> [Data]
- - - - - - -

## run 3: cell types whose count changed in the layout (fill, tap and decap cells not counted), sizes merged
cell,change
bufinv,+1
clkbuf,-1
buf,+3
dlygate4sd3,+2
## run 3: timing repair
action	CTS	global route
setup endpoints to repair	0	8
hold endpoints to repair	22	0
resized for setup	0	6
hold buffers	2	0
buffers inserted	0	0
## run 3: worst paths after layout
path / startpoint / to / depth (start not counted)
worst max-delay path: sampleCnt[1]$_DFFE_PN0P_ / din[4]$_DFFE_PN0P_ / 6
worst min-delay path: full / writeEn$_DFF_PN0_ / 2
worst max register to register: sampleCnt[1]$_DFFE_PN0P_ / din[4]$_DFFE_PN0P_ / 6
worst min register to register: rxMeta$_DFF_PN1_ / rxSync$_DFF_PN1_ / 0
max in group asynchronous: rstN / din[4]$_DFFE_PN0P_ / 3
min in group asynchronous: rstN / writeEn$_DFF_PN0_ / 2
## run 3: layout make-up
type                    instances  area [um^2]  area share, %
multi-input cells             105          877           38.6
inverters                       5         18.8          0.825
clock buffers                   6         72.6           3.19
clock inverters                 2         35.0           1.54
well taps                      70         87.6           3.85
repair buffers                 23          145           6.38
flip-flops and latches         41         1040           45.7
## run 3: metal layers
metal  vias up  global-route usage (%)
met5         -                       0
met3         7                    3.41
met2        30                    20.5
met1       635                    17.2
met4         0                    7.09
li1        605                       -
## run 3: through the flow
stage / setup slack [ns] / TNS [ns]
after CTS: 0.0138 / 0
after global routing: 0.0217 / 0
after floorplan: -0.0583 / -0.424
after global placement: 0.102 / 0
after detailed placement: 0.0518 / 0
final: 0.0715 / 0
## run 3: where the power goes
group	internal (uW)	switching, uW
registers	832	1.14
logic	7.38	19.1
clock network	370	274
File: src/rtl/dds_ctrl.sv
// dds_ctrl: sequencer for one carrier/code DDS in a tracking channel.
// Owns the DDS increment, enable and synchronous clear, gates accumulation
// to the front-end sample strobe, and takes frequency updates from the loop
// over valid/ready, applying them only on sample boundaries while running.
module dds_ctrl #(
    parameter int                         PHASE_INC_WIDTH = 24,
    parameter logic [PHASE_INC_WIDTH-1:0] INIT_INC        = '0,
    parameter int                         COUNT_WIDTH     = 16
) (
    input  logic                       clk,
    input  logic                       reset,
    input  logic                       start,
    input  logic                       stop,
    input  logic                       sample_strobe,
    input  logic                       upd_valid,
    input  logic [PHASE_INC_WIDTH-1:0] upd_inc,
    output logic                       upd_ready,
    output logic                       dds_enable,
    output logic [PHASE_INC_WIDTH-1:0] dds_inc,
    output logic                       dds_clear,
    output logic                       running,
    output logic                       inc_applied,
    output logic [COUNT_WIDTH-1:0]     update_count
);

    typedef enum logic [1:0] {
        S_IDLE  = 2'd0,
        S_CLEAR = 2'd1,
        S_ARM   = 2'd2,
        S_RUN   = 2'd3
    } state_t;

    state_t                     r_state;
    logic [PHASE_INC_WIDTH-1:0] r_inc;
    logic [PHASE_INC_WIDTH-1:0] r_pend;
    logic                       r_pend_vld;
    logic                       r_clear;
    logic                       r_applied;
    logic [COUNT_WIDTH-1:0]     r_count;
    logic                       w_acc;

    // Only one update is buffered; ready drops while one is pending.
    assign upd_ready    = ~r_pend_vld;
    assign w_acc        = upd_valid & ~r_pend_vld;
    assign dds_enable   = (r_state == S_RUN) & sample_strobe;
    assign running      = (r_state == S_RUN);
    assign dds_inc      = r_inc;
    assign dds_clear    = r_clear;
    assign inc_applied  = r_applied;
    assign update_count = r_count;

    // Channel FSM: state, increment, pending buffer, clear and apply strobes.
    always_ff @(posedge clk or posedge reset) begin
        if (reset) begin
            r_state    <= S_IDLE;
            r_inc      <= INIT_INC;
            r_pend     <= '0;
            r_pend_vld <= 1'b0;
            r_clear    <= 1'b0;
            r_applied  <= 1'b0;
            r_count    <= '0;
        end else begin
            r_clear   <= 1'b0;
            r_applied <= 1'b0;
            unique case (r_state)
                S_IDLE: begin
                    // Not accumulating, so updates land in dds_inc directly.
                    if (w_acc) r_inc <= upd_inc;
                    if (start && !stop) begin
                        r_state <= S_CLEAR;
                        r_clear <= 1'b1;
                    end
                end
                S_CLEAR: begin
                    r_count <= '0;
                    if (w_acc) r_inc <= upd_inc;
                    if (stop) begin
                        r_state <= S_IDLE;
                        // A pending update kept across a restart is applied on stop.
                        if (r_pend_vld) begin
                            r_inc      <= r_pend;
                            r_pend_vld <= 1'b0;
                            r_applied  <= 1'b1;
                            r_count    <= {{(COUNT_WIDTH-1){1'b0}}, 1'b1};
                        end
                    end else begin
                        r_state <= S_ARM;
                    end
                end
                S_ARM: begin
                    if (w_acc) r_inc <= upd_inc;
                    if (stop) begin
                        r_state <= S_IDLE;
                        if (r_pend_vld) begin
                            r_inc      <= r_pend;
                            r_pend_vld <= 1'b0;
                            r_applied  <= 1'b1;
                            r_count    <= r_count + 1'b1;
                        end
                    end else if (start) begin
                        r_state <= S_CLEAR;
                        r_clear <= 1'b1;
                    end else if (sample_strobe) begin
                        // The arming strobe only aligns the channel; it does not accumulate.
                        r_state <= S_RUN;
                    end
                end
                S_RUN: begin
                    if (stop) begin
                        r_state <= S_IDLE;
                        if (r_pend_vld) begin
                            r_inc      <= r_pend;
                            r_pend_vld <= 1'b0;
                            r_applied  <= 1'b1;
                            r_count    <= r_count + 1'b1;
                        end else if (w_acc) begin
                            r_inc <= upd_inc;
                        end
                    end else if (start) begin
                        // Phase restart; any pending update waits for the next RUN strobe.
                        r_state <= S_CLEAR;
                        r_clear <= 1'b1;
                        if (w_acc) begin
                            r_pend     <= upd_inc;
                            r_pend_vld <= 1'b1;
                        end
                    end else if (sample_strobe && r_pend_vld) begin
                        // DDS uses the old increment on this edge; the new one follows.
                        r_inc      <= r_pend;
                        r_pend_vld <= 1'b0;
                        r_applied  <= 1'b1;
                        r_count    <= r_count + 1'b1;
                    end else if (w_acc) begin
                        r_pend     <= upd_inc;
                        r_pend_vld <= 1'b1;
                    end
                end
                default: r_state <= S_IDLE;
            endcase
        end
    end

endmodule

File: config.mk
export PLATFORM = sky130hd
export DESIGN_NAME = dds_ctrl
export DESIGN_NICKNAME = d
export VERILOG_FILES = /design/src/rtl/dds_ctrl.sv
export SDC_FILE = /design/constraint.sdc
export NUM_CORES = 1
export LEC_CHECK = 0
export CAP_MARGIN = 20
export CORE_AREA = 5 5 97 99
export DETAILED_ROUTE_END_ITERATION = 16
export DIE_AREA = 0 0 102 104
export PLACE_DENSITY = 0.7
export SYNTH_ARGS = -nofsm -noshare
export SYNTH_HDL_FRONTEND = slang
export SYNTH_SLANG_ARGS = --single-unit
File: constraint.sdc
create_clock -name clk -period 2.9 [get_ports clk]
set_input_delay 0.87 -clock clk [delete_from_list [all_inputs] [get_ports clk]]
set_output_delay 0.87 -clock clk [all_outputs]
set_load 0.005 [all_outputs]
==> flow_summary.yaml <==
yosys:
  yosysTopAreaCell: "dfrtp_1"
  synthTopCellsByArea: "dfrtp_1, o21ai_0, nand2_1"
  seq_area_frac_synth_pct: 46.8
  synthFlopType: "dfrtp_1"
  yosys.cell_types.count: 48
  yosysWarnings: 0
  synth_top_cell_area_share_pct: 46.8
  synth.net_count: 428
  synth_edf_count: 0
  postSynthAreaPerCell_um2: 9.41
  synth_area_um2: 3690
  synthArstFlopShare_pct: 100
  syn_inst: 392
  ys_ff_latch: 69
power_and_ir_drop:
  p_leak_nw: 2.08
  p_int_w: 0.00297
  vdd_drop_max_mv: 0.451
  power_density_nw_per_um2: 964
  p_switching_w: 0.00173
  power_frac_comb_pct: 46.2
  power_frac_clock_pct: 20.1
  sw_frac_of_total_pct: 36.9
  seq_power_share_pct: 33.8
final_layout:
  area_growth_pct: 32.1
  fin_cells: 589
  drive_gt1_share_pct: 18.1
  nets: 512
  fin_area_um2: 4880
  antenna_cells: 0
grt:
  antenna_found_initial: 0
  grt_pass1_vias: 3398
  grt_use_total_pct: 19.8
  grt_max_degree: 70
  grt_pass1_wl_um: 17000
  gr-total-overflow: 0
sta:
  fmax_ghz: 0.354
  rsz0062_at_grt: "false"
  timing.final.crit_share_pct: 97.4
  fin_skew_ns: 0.0114
  slew_headroom_pct: 46.8
  fin_hold_ws_ns: 0.498
  min_period_ns: 2.83
  slew_viol_final: 0
  tns_ns: 0
  finalHoldViolCount: 0
  tightest_slew_ns: 0.797
  setup_viol: 0
  worst_slack_ns: 0.0741
routing:
  drt_pre_antenna_iters: 4
  wl_per_cell_um: 17.1
  drtAntennaViolNets: 0
  drtIter0Drc: 135
  wirelength_um: 10100
  num_vias: 3392
  viasPerCell: 5.76
  drc: 0
floorplan:
  dieHeight_um: 104
  core_um2: 8470
  initial_utilization_pct: 43.6
  die-area_um2: 10600
  ios: 75
  row_count: 34
  die_w_um: 102
clocking:
  clk_pin_slew_ns: 0.07
  cts_resized: 0
  insertion_delay_ns: 0.34
  cts_buffers: 9
  cts-root-buf: "clkbuf_8"
  clock-sinks: 69
  postCtsSetupBuffers: 0
  cts_buffer_depth: 2
  cts-hold-fix-buffers: 0
  cts_tree: "built"
  htreeDepth: 3
worst_hold_path:
  min-delay-path-class: "register to register"
critical_path:
  path_max_fanout: 2
  critical_path_class: "primary input to primary output"
  worstPathArrival_ns: 1.96
  critical_path_required_ns: 2.03
  start_kind: "primary input"
  worstSetupEndpointType: "primary output"
place:
  gp_congestion: 0.842
  dp_hpwl_um: 6910
  dpl.cell_count: 573
  pre_cts_ws_ns: -0.000814
  io_buffers: 74
  placed_area_um2: 4640
job:
  drv_cap: 0
run_status:
  outcome: "finished clean"
[sequential cells by signal (all words and copies together), names as in the netlist]
signal / cells
dds_inc: 24
r_pend: 24
update_count: 16
r_state: 2
dds_clear: 1
inc_applied: 1
r_pend_vld: 1
[critical path, cell delays in order]
cell and delay [ns]:
clkdlybuf4s50_1 0.47, and2_1 0.12, clkdlybuf4s50_1 0.49
[through the flow]
| stage | total power (W) | utilization, % |
|---|---|---|
| final | 0.00470 | 57.6 |
| after CTS | 0.00473 | 57.6 |
| after global routing | 0.00507 | 57.6 |
| after floorplan | 0.00293 | - |
| after global placement | 0.00368 | 54.8 |
| after detailed placement | 0.00376 | 54.8 |
[cells by family (layout without fill, tap and decap cells)]
kind of cell | Yosys count | after routing | share of synthesized area [%]
fa+ha+maj | 6 | 6 | 2.03
simple gates | 115 | 115 | 13.8
mux | 25 | 25 | 7.70
compound gates | 142 | 142 | 25.3
flops | 69 | 69 | 46.8
buf+inv | 34 | 123 | 4.20
xor+xnor | 1 | 1 | 0.237
[synth_stat cells (all sizes together) (4+ instances only)]
library cell	n
a21oi	38
mux2	24
nor2	23
nand2	65
clkbuf	8
o221a	24
o21ai	58
buf	16
nand4	4
a31oi	6
ha	6
inv	10
nor2b	5
nand3	4
dfrtp	69
[cells in the final DEF, fill, tap and decap left out, drive strengths merged, types with 2 or more instances in the layout]
cell / count
a31oi: 6
a211oi: 3
nand4: 4
ha: 6
clkinv: 4
buf: 23
o211ai: 2
mux2: 24
or2: 3
clkbuf: 9
a21oi: 38
nor2b: 5
and3: 2
nand2: 65
o21ai: 58
inv: 10
clkdlybuf4s50: 74
nor3: 3
a22o: 2
o31ai: 2
dfrtp: 69
bufinv: 3
o221a: 24
nor2: 23
nand3: 4
[layout make-up]
class	count	area, µm²
fillers	742	3590
clock buffers	9	124
repair buffers	97	926
multi-input cells	289	1810
flip-flops and latches	69	1730
clock inverters	7	114
inverters	10	37.5
well taps	108	135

- - - - - - -

> [Task objective]
Out of the entries above, write out only the lines between the line holding "worst max-delay path: sampleCnt[1]$_DFFE_PN0P_" and the line holding "worst min register", inclusive, each exactly as given.

> [Result for this task]
worst max-delay path: sampleCnt[1]$_DFFE_PN0P_ / din[4]$_DFFE_PN0P_ / 6
worst min-delay path: full / writeEn$_DFF_PN0_ / 2
worst max register to register: sampleCnt[1]$_DFFE_PN0P_ / din[4]$_DFFE_PN0P_ / 6
worst min register to register: rxMeta$_DFF_PN1_ / rxSync$_DFF_PN1_ / 0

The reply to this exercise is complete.